> [PROBLEM DETAILS]:
Working through the entries below, find how many lines include the string "listed"; give only that number.

> [DATA EXCERPTS]:
######

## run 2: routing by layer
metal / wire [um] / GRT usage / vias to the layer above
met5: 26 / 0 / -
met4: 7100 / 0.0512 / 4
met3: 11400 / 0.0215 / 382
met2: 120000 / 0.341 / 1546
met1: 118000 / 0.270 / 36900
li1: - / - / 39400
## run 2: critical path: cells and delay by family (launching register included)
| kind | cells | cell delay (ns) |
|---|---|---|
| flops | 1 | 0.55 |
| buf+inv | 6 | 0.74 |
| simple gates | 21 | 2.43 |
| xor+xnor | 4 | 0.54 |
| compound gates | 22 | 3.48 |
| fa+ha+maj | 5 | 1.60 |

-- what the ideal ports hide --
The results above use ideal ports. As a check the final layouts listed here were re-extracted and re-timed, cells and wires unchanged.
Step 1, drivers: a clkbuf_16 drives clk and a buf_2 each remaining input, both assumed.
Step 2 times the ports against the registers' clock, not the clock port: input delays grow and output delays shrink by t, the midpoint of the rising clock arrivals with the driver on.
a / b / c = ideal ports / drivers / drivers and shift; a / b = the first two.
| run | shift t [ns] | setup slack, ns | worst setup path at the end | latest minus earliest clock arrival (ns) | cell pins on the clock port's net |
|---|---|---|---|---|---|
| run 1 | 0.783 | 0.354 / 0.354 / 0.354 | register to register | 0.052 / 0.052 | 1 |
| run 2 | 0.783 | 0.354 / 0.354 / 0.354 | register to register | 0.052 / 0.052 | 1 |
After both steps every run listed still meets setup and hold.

######

> [TASK ANSWER]:
2